## Records supplied:
━━━━━━

### config.mk
export PLATFORM = sky130hd
export DESIGN_NAME = cmp_wave_timer
export DESIGN_NICKNAME = d
export VERILOG_FILES = /design/src/rtl/cwt_pkg.sv /design/src/rtl/cwt_counter.sv /design/src/rtl/cwt_wave.sv /design/src/rtl/cwt_flags.sv /design/src/rtl/cmp_wave_timer.sv
export SDC_FILE = /design/constraint.sdc
export NUM_CORES = 1
export LEC_CHECK = 0
export ABC_AREA = 0
export BUFFER_PORTS_ARGS = -buffer_cell sky130_fd_sc_hd__buf_2
export CORE_MARGIN = 10
export CORE_UTILIZATION = 50
export CTS_BUF_LIST = sky130_fd_sc_hd__clkbuf_2 sky130_fd_sc_hd__clkbuf_4 sky130_fd_sc_hd__clkbuf_8
export CTS_CLUSTER_DIAMETER = 100
export DETAILED_ROUTE_END_ITERATION = 10
export PLACE_DENSITY = 0.91
export SETUP_SLACK_MARGIN = 0.05
export SYNTH_ARGS = -nofsm -noshare
export SYNTH_HDL_FRONTEND = slang
export SYNTH_SLANG_ARGS = --single-unit
### constraint.sdc
create_clock -name clk_i -period 2.16 [get_ports clk_i]
set_input_delay 0.432 -clock clk_i [delete_from_list [all_inputs] [get_ports clk_i]]
set_output_delay 0.432 -clock clk_i [all_outputs]
set_load 0.05 [all_outputs]
### src/rtl/cwt_pkg.sv
package cwt_pkg;
  typedef enum logic [1:0] {
    ACT_HOLD   = 2'd0,
    ACT_TOGGLE = 2'd1,
    ACT_CLEAR  = 2'd2,
    ACT_SET    = 2'd3
  } act_e;

  localparam logic [1:0] MODE_CLR_ON_MATCH = 2'd2;
  localparam int unsigned FLAG_OVF = 0;
  localparam int unsigned FLAG_CMP = 1;
  localparam int unsigned NUM_FLAGS = 2;
endpackage

### src/rtl/cwt_counter.sv
module cwt_counter #(
  parameter int unsigned W = 8
) (
  input  logic         clk_i,
  input  logic         rst_ni,
  input  logic         tick_i,
  input  logic         clr_on_match_i,
  input  logic         wr_i,
  input  logic [W-1:0] wdata_i,
  input  logic [W-1:0] cmp_i,
  output logic [W-1:0] cnt_o,
  output logic         match_o,
  output logic         wrap_o
);
  localparam logic [W-1:0] CNT_MAX = {W{1'b1}};

  logic [W-1:0] cnt_q;
  logic         advance;

  // a software write owns the tick: no advance, no match
  assign advance = tick_i & ~wr_i;
  assign match_o = advance & (cnt_q == cmp_i);
  assign wrap_o  = advance & (cnt_q == CNT_MAX);

  always_ff @(posedge clk_i or negedge rst_ni) begin
    if (!rst_ni)                        cnt_q <= '0;
    else if (wr_i)                      cnt_q <= wdata_i;
    else if (match_o && clr_on_match_i) cnt_q <= '0;
    else if (advance)                   cnt_q <= cnt_q + 1'b1;
  end

  assign cnt_o = cnt_q;
endmodule

### src/rtl/cwt_wave.sv
module cwt_wave
  import cwt_pkg::*;
(
  input  logic       clk_i,
  input  logic       rst_ni,
  input  logic       act_we_i,
  input  logic [1:0] act_wdata_i,
  input  logic       match_i,
  input  logic       force_i,
  input  logic       pin_we_i,
  input  logic       pin_wdata_i,
  input  logic       out_en_i,
  output logic       pin_o,
  output logic       wave_o
);
  act_e act_q;
  logic pin_q;
  logic pin_act;

  always_comb begin
    unique case (act_q)
      ACT_TOGGLE: pin_act = ~pin_q;
      ACT_CLEAR:  pin_act = 1'b0;
      ACT_SET:    pin_act = 1'b1;
      default:    pin_act = pin_q;
    endcase
  end

  // action register is read before it is rewritten: new code applies to the next event
  always_ff @(posedge clk_i or negedge rst_ni) begin
    if (!rst_ni)       act_q <= ACT_HOLD;
    else if (act_we_i) act_q <= act_e'(act_wdata_i);
  end

  always_ff @(posedge clk_i or negedge rst_ni) begin
    if (!rst_ni)                 pin_q <= 1'b0;
    else if (pin_we_i)           pin_q <= pin_wdata_i;
    else if (match_i || force_i) pin_q <= pin_act;
  end

  assign pin_o  = pin_q;
  assign wave_o = out_en_i & pin_q;
endmodule

### src/rtl/cwt_flags.sv
module cwt_flags #(
  parameter int unsigned N = 2
) (
  input  logic         clk_i,
  input  logic         rst_ni,
  input  logic [N-1:0] set_i,
  input  logic [N-1:0] ack_i,
  output logic [N-1:0] flag_o
);
  for (genvar g = 0; g < N; g++) begin : g_flag
    logic flag_q;
    always_ff @(posedge clk_i or negedge rst_ni) begin
      if (!rst_ni) flag_q <= 1'b0;
      else         flag_q <= set_i[g] | (flag_q & ~ack_i[g]);
    end
    assign flag_o[g] = flag_q;
  end
endmodule

### src/rtl/cmp_wave_timer.sv
module cmp_wave_timer
  import cwt_pkg::*;
#(
  parameter int unsigned W = 8
) (
  input  logic         clk_i,
  input  logic         rst_ni,
  input  logic         tick_i,
  input  logic         cnt_we_i,
  input  logic [W-1:0] cnt_wdata_i,
  input  logic         cmp_we_i,
  input  logic [W-1:0] cmp_wdata_i,
  input  logic         mode_we_i,
  input  logic [1:0]   mode_wdata_i,
  input  logic         act_we_i,
  input  logic [1:0]   act_wdata_i,
  input  logic         force_i,
  input  logic         pin_we_i,
  input  logic         pin_wdata_i,
  input  logic         out_en_i,
  input  logic         ovf_ack_i,
  input  logic         cmp_ack_i,
  output logic [W-1:0] cnt_o,
  output logic         wave_o,
  output logic         ovf_flag_o,
  output logic         cmp_flag_o
);
  logic [W-1:0]         cmp_q;
  logic [1:0]           mode_q;
  logic                 match;
  logic                 wrap;
  logic                 pin_q;
  logic [NUM_FLAGS-1:0] flag_set;
  logic [NUM_FLAGS-1:0] flag_ack;
  logic [NUM_FLAGS-1:0] flags;

  always_ff @(posedge clk_i or negedge rst_ni) begin
    if (!rst_ni) begin
      cmp_q  <= '0;
      mode_q <= '0;
    end else begin
      if (cmp_we_i)  cmp_q  <= cmp_wdata_i;
      if (mode_we_i) mode_q <= mode_wdata_i;
    end
  end

  cwt_counter #(.W(W)) u_counter (
    .clk_i          (clk_i),
    .rst_ni         (rst_ni),
    .tick_i         (tick_i),
    .clr_on_match_i (mode_q == MODE_CLR_ON_MATCH),
    .wr_i           (cnt_we_i),
    .wdata_i        (cnt_wdata_i),
    .cmp_i          (cmp_q),
    .cnt_o          (cnt_o),
    .match_o        (match),
    .wrap_o         (wrap)
  );

  cwt_wave u_wave (
    .clk_i       (clk_i),
    .rst_ni      (rst_ni),
    .act_we_i    (act_we_i),
    .act_wdata_i (act_wdata_i),
    .match_i     (match),
    .force_i     (force_i),
    .pin_we_i    (pin_we_i),
    .pin_wdata_i (pin_wdata_i),
    .out_en_i    (out_en_i),
    .pin_o       (pin_q),
    .wave_o      (wave_o)
  );

  always_comb begin
    flag_set           = '0;
    flag_ack           = '0;
    flag_set[FLAG_OVF] = wrap;
    flag_set[FLAG_CMP] = match;
    flag_ack[FLAG_OVF] = ovf_ack_i;
    flag_ack[FLAG_CMP] = cmp_ack_i;
  end

  cwt_flags #(.N(NUM_FLAGS)) u_flags (
    .clk_i  (clk_i),
    .rst_ni (rst_ni),
    .set_i  (flag_set),
    .ack_i  (flag_ack),
    .flag_o (flags)
  );

  assign ovf_flag_o = flags[FLAG_OVF];
  assign cmp_flag_o = flags[FLAG_CMP];
endmodule

# Word-level counts from Yosys, hierarchy flattened
# Cells that the tools add are included.
[word_totals]
rom_bits = 0
elab_cells = 38
mem_count = 0
latch_bits = 0
input_bits = 33
output_inout_bits = 11
mem_bits_rw = 0
reg_bits = 23
[classes]
eq_ne = 6
n_addsub = 1
bitwise = 12
n_reduce_logical = 6
n_shift = 0
multipliers = 0
mux = 6
magnitude_cmp = 0
div = 0
[ops]
columns = ["operator", "n"]
rows = [
  ["$mux 8", 3],
  ["$add 8x1->8 const B", 1],
  ["$eq 8x8->1", 1],
  ["$eq 8x8->1 const B", 1],
  ["$and 1x1->1", 6],
  ["$eq 2x2->1 const B", 3],
  ["$not 1->1", 4],
  ["$reduce_bool 4->1", 1],
  ["$pmux 1 s3", 1],
  ["$reduce_bool 3->1", 1],
  ["$eq 2x1->1 const B", 1],
  ["$mux 1", 2],
  ["$or 1x1->1", 2],
  ["$reduce_and 2->1", 1],
  ["$reduce_bool 2->1", 1],
  ["$logic_and 1x1->1", 1],
  ["$logic_or 1x1->1", 1],
]

# Depth between registers and ports, before layout
[logic_depth]
depth_word = 6
depth_mapped = 7
ltp_nobuf = 5

# By module
# From an unflattened synthesis, not the netlist that was laid out.
[unflattened]
hier_cells = 106
area_unflattened_um2 = 1236.2
[modules_own_cells]
columns = ["mod", "area_per_inst_um2", "cells_per_inst", "n_inst", "seq_area_each_um2"]
rows = [
  ["cwt_counter", 589.3, 63, 1, 200.2],
  ["cmp_wave_timer", 410.4, 22, 1, 250.2],
  ["cwt_wave", 148.9, 13, 1, 75.1],
  ["cwt_flags", 87.6, 8, 1, 50.0],
]

# Least setup slack after synthesis
# OpenSTA, ideal clock, no wires.
[synth_path]
kind = "reg-to-reg"
startpoint = "register u_counter.cnt_q[5], in the netlist u_counter.cnt_o[5]"
endpoint = "register u_counter.cnt_q[6], in the netlist u_counter.cnt_o[6]"
n_path_buf = 1
required_time_ns = 2.039
stages_incl_launch_ff = 7
arrival_ns = 2.052
setup_slack_ns = -0.013
synth_period_minus_slack_ns = 2.173
setup_time_ns = 0.121
cell_sequence = "dfrtp_1 inv_1 a2111oi_4 nand4_2 or3b_1 buf_6 a22o_1"
[synth_via]
elab_chain_cells = 5
word_cells_on_any_way = 8
cone_classes = "1 x add/sub; 1 x eq/ne; 3 x mux; 1 x bitwise; 2 x reduce/logical"
[synth_lines]
columns = ["element", "line_no", "source"]
rows = [
  ["start: declaration", "cwt_counter.sv:17", "logic [W-1:0] cnt_q;"],
  ["start signal: assignment", "cwt_counter.sv:27", "else if (wr_i) cnt_q <= wdata_i;"],
  ["start signal: assignment", "cwt_counter.sv:29", "else if (advance) cnt_q <= cnt_q + 1'b1;"],
  ["parallel branches: the longest is 5 deep, another holds $add 8x1->8", "-", ""],
]
# Parallel ways; which one is timed is not known. The select of a mux whose other input is x is not followed.
# A chain may end at the register's enable or synchronous reset.

# Worst setup path in the final report
[layout_path]
startpoint = "register u_counter.cnt_q[3], in the netlist u_counter.cnt_o[3]"
endpoint = "register u_counter.cnt_q[6], in the netlist u_counter.cnt_o[6]"
# The elaborated chain is that of the path after synthesis.

==> out/qor.txt <==
status: complete, no violations
synthesized instance count: 110
syn_area_per_cell: 11.1 um^2
CTS Hold Bufs: 0
worst reg-to-reg path cell count: 5
Num CTS Buffers: 3
reg2reg end: u_counter.cnt_o[6]$_DFFE_PN0P_
CP Capture Type: flip-flop
Fin Setup TNS: 0 ns
Critical path origin: u_counter.cnt_o[3]$_DFFE_PN0P_
Routed Antenna Nets: 0
Largest stage delay, worst path: 0.53 ns
GRT overflow: 0
CP Launch Type: flip-flop
RR Startpoint: u_counter.cnt_o[3]$_DFFE_PN0P_
slew of the pin with the lowest slew margin: 0.507 ns
I/O Buffers: 43
post-synth net total: 145
worst skew pair latency: 0.31 ns
routed vias: 996
initial antenna violation count: 0
area grow syn2layout: 21.7%
endpoints failing hold: 0
vias in the first global route: 1149
DR WL/cell: 15.7 um
clk sinks: 23
n_diodes: 0
hold crit path type: in -> async
Die Wd: 69.4 um
total iterations of the first detailed-routing run: 4
Setup CP Type: reg -> reg
Post-Syn Area: 1220 um^2
Max Clk Rate: 507 MHz
FF-to-FF setup slack: 0.19 ns
clk slew on worst S/H paths: 0.12 ns
Initial Utilization: 53.7%
final worst path period share: 91.4%
DRC: 0
Critical Path End: u_counter.cnt_o[6]$_DFFE_PN0P_
Final Critical Period: 1.97 ns
pin count of the biggest net entering global routing: 24
# IOs: 44
DIE AREA: 4820 um^2
cell breakdown of the critical path: inv_1, a222oi_1, nand4_2, or3b_1, a22o_1
Slew HR: 66.2%
commonest cells after routing, fill and taps aside: buf_2, dfrtp_1, mux2_2, nor2_1
max_cap viols: 0
Ys Warns: 0
Max clock buf depth: 2
LEAKAGE: 0.721 nW
layout cells sized above 1: 42.9%
Critical path buffers and inverters: 1
Worst Path Arrival: 2.19 ns
vias per inst: 5.47
final setup violation count: 0
worst hold slack: 0.0639 ns
Crit Path Max Fanout: 8
dpl cells: 178
cts repair resizes: 0
worst endpoint required time: 2.38 ns
Worst path slowest cell: or3b_1
first-pass GRT wire length: 5060 um
Final nets: 190
RSZ-0062 raised after global routing: false
CTS tree: done
CP top delay family: simple AND/OR/NAND/NOR gates
hpwl dp: 2350 um
Max Slew Vio Count: 0
Final Util: 65.3%
skew final: 0.00187 ns
Starting DRT DRC Count: 57
pwr/cell area: 675 nW/um^2
CP Depth: 5
worst vdd ir: 0.439 mV
Routed WL: 2870 um
synthesized flop and latch total: 23
row count: 17
commonest non-fill, non-tap cell in the layout: buf_2
GRT Overall Usage: 12.3%
DIE HEIGHT: 69.4 um
Synth cell types: 31
Non-Filler Instances: 182
Seq/Total Area, Yosys: 47.1%
CTS root buf: clkbuf_4
H-tree depth: 1
RePlAce Congestion: 0.858
core footprint: 2280 um^2
Post-CTS Setup Bufs: 0
## cell usage after synthesis (all sizes together)
cell / number / share of area [%]
a2111oi: 3 / 3.7
a21oi: 1 / 0.41
a222oi: 1 / 0.82
a22o: 8 / 5.7
and2: 1 / 0.51
and3: 2 / 1.1
buf: 2 / 1.8
clkbuf: 3 / 0.92
dfrtp: 23 / 47
ha: 2 / 2.0
inv: 8 / 2.5
mux2: 10 / 9.2
mux2i: 1 / 0.82
nand2: 6 / 1.8
nand2b: 1 / 1.1
nand3b: 1 / 0.61
nand4: 4 / 2.6
nor2: 9 / 2.8
nor2b: 2 / 1.0
nor3: 1 / 0.41
nor4: 1 / 0.51
nor4b: 1 / 0.72
o21ai: 5 / 2.0
o22ai: 1 / 0.51
or3: 1 / 0.51
or3b: 1 / 0.72
xnor2: 3 / 2.2
xor2: 8 / 5.7
## kinds of logic (layout without fill, tap and decap cells)
group / Yosys count / count (layout) / share of synthesized area, %
compound gates: 19 / 19 / 13.2
xor+xnor: 11 / 11 / 7.89
fa+ha+maj: 2 / 2 / 2.05
buf+inv: 13 / 57 / 5.23
flops: 23 / 23 / 47.1
mux: 11 / 11 / 10.0
simple gates: 31 / 31 / 14.4
## registers in the layout, summed over array words and instances, names as in the netlist
| register | flops |
|---|---|
| cmp_q | 8 |
| u_counter.cnt_o | 8 |
| mode_q | 2 |
| u_flags.g_flag.flag_q | 2 |
| u_wave.act_q | 2 |
| u_wave.pin_o | 1 |
## layout make-up
| cell class | count | area (um^2) |
|---|---|---|
| flip-flops and latches | 23 | 579 |
| clock buffers | 4 | 30.0 |
| multi-input cells | 74 | 582 |
| repair buffers | 45 | 230 |
| inverters | 8 | 30.0 |
| well taps | 28 | 35.0 |
| fillers | 192 | 790 |
## worst min-delay path by stage
| stage | start | endpoint | depth (start not counted) |
|---|---|---|---|
| after CTS | rst_ni | cmp_q[3]$_DFFE_PN0P_ | 1 |
| after floorplan | rst_ni | cmp_q[0]$_DFFE_PN0P_ | 0 |
| final | rst_ni | cmp_q[3]$_DFFE_PN0P_ | 1 |
| after global placement | rst_ni | cmp_q[3]$_DFFE_PN0P_ | 1 |
| after detailed placement | rst_ni | cmp_q[3]$_DFFE_PN0P_ | 1 |
| after global routing | rst_ni | cmp_q[2]$_DFFE_PN0P_ | 1 |
## metal layers
metal / global-route usage (%) / routed length (um) / up-vias
li1: - / - / 474
met1: 14.6 / 1310 / 480
met2: 20.4 / 1330 / 38
met3: 3.57 / 190 / 4
met4: 4.66 / 31 / 0
met5: 0 / 0 / -
## where the power goes
| part | switching [mW] | internal (mW) |
|---|---|---|
| logic | 0.157 | 0.111 |
| clock network | 0.130 | 0.0848 |
| registers | 0.0459 | 0.474 |
| total | 0.334 | 0.670 |
## stage by stage
step / total power, mW / worst slack [ns] / cell area, um^2
global placement: 0.791 / 0.169 / 1460
floorplan: 0.707 / 0.0884 / 1220
global route: 1.06 / 0.0627 / 1490
CTS: 1.01 / 0.172 / 1490
detailed placement: 0.801 / 0.106 / 1460
finish: 1.00 / 0.186 / 1490
Note: power is estimated with default switching activity, not from simulation.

━━━━━━

Print only what lies in the material above starting at the line with "Largest stage delay, worst path: 0.53 ns" and ending at the line with "Setup CP Type: reg -> reg", every line exactly as given.

Largest stage delay, worst path: 0.53 ns
GRT overflow: 0
CP Launch Type: flip-flop
RR Startpoint: u_counter.cnt_o[3]$_DFFE_PN0P_
slew of the pin with the lowest slew margin: 0.507 ns
I/O Buffers: 43
post-synth net total: 145
worst skew pair latency: 0.31 ns
routed vias: 996
initial antenna violation count: 0
area grow syn2layout: 21.7%
endpoints failing hold: 0
vias in the first global route: 1149
DR WL/cell: 15.7 um
clk sinks: 23
n_diodes: 0
hold crit path type: in -> async
Die Wd: 69.4 um
total iterations of the first detailed-routing run: 4
Setup CP Type: reg -> reg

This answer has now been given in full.